Supplied information Start Marker
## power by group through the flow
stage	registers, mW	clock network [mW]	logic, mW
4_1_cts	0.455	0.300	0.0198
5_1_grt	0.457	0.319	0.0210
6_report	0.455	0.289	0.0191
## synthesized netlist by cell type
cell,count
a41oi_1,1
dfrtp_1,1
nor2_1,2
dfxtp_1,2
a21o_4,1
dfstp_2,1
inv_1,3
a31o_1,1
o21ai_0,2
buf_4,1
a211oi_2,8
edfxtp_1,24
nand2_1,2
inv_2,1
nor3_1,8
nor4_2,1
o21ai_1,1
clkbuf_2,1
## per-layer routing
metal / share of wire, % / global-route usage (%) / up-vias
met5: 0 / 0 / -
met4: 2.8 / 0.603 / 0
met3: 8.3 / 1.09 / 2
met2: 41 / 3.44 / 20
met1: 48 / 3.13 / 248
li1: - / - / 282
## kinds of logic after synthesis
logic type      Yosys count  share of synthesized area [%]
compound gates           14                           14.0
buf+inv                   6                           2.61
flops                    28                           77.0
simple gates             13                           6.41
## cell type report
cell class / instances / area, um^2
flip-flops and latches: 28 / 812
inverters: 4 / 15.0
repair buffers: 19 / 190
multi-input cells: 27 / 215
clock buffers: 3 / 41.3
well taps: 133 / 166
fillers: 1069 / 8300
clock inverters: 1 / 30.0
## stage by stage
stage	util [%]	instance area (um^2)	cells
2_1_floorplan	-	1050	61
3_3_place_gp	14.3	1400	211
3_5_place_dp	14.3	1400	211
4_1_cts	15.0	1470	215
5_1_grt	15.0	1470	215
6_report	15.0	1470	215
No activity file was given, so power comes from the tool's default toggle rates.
**./design.v**
```verilog
module display_driver(
	input clk,                       
	input [15:0] numero,             
	output reg [7:0] segmentos,	     
	output reg [3:0] digitos		 
	);
parameter cuenta_top = 8'd249;	 
parameter periodo_blanking = 10'd10;	 
parameter periodo_muestra  = 10'd100;    
reg [9:0] temporizador_display;	 
reg [7:0] pre_escaler;				 
reg [3:0] estado_display;			 
reg clock_display;		 
reg [3:0] bus_dcba;		 
always @(posedge clk) begin
		if (pre_escaler==cuenta_top) begin
			pre_escaler = 0;
			clock_display = ~clock_display; 
			end
		else begin
			pre_escaler = pre_escaler+1'b1;
			end
		end
always @(posedge clock_display) begin
		if (temporizador_display != 9'd0) begin
			temporizador_display <= temporizador_display - 1'b1;
			end
		else begin
			case (estado_display) 
				4'd0   : begin  
							 bus_dcba <= numero[15:12];  
							 digitos <= 4'b0111;
							 estado_display <= 4'd1;
							 temporizador_display <= periodo_muestra;	 
							 end
				4'd1   : begin  
							 digitos <= 4'b1111;
							 estado_display <= 4'd2;
							 temporizador_display <= periodo_blanking;
							 end
				4'd2   : begin  
							 bus_dcba <= numero[11:8];
							 digitos <= 4'b1011;
							 estado_display <= 4'd3;
							 temporizador_display <= periodo_muestra;	 
							 end
				4'd3   : begin  
							 digitos <= 4'b1111;
							 estado_display <= 4'd4;
							 temporizador_display <= periodo_blanking;
							 end
				4'd4   : begin  
							 bus_dcba <= numero[7:4];;
							 digitos <= 4'b1101;
							 estado_display <= 4'd5;
							 temporizador_display <= periodo_muestra;	 
							 end
				4'd5   : begin  
							 digitos <= 4'b1111;
							 estado_display <= 4'd6;
							 temporizador_display <= periodo_blanking;
							 end
				4'd6   : begin  
							 bus_dcba <= numero[3:0];
							 digitos <= 4'b1110;
							 estado_display <= 4'd7;
							 temporizador_display <= periodo_muestra;	 
							 end
				4'd7   : begin  
							 digitos <= 4'b1111;
							 estado_display <= 4'd0;
							 temporizador_display <= periodo_blanking;
							 end
				default : begin  
							 estado_display <= 4'd0;
							 temporizador_display <= periodo_blanking;
							 end
				endcase
			end
end
always @(bus_dcba)
    begin
      case (bus_dcba)  
        4'b0000 : segmentos <= 8'b00111111;   
        4'b0001 : segmentos <= 8'b00000110;   
        4'b0010 : segmentos <= 8'b01011011;   
        4'b0011 : segmentos <= 8'b01001111;   
        4'b0100 : segmentos <= 8'b01100110;   
        4'b0101 : segmentos <= 8'b01101101;   
        4'b0110 : segmentos <= 8'b01111101;   
        4'b0111 : segmentos <= 8'b00000111;   
        4'b1000 : segmentos <= 8'b01111111;   
        4'b1001 : segmentos <= 8'b01101111;   
        4'b1010 : segmentos <= 8'b01110111;   
        4'b1011 : segmentos <= 8'b01111100;   
        4'b1100 : segmentos <= 8'b00111001;   
        4'b1101 : segmentos <= 8'b01011110;   
        4'b1110 : segmentos <= 8'b01111001;   
        4'b1111 : segmentos <= 8'b01110001;   
      endcase
    end  
endmodule
```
Supplied information End Marker
- [What is expected] Say how many lines of the data include the word "inverters". Nothing other than the number should be given.

- [Exercise result] 2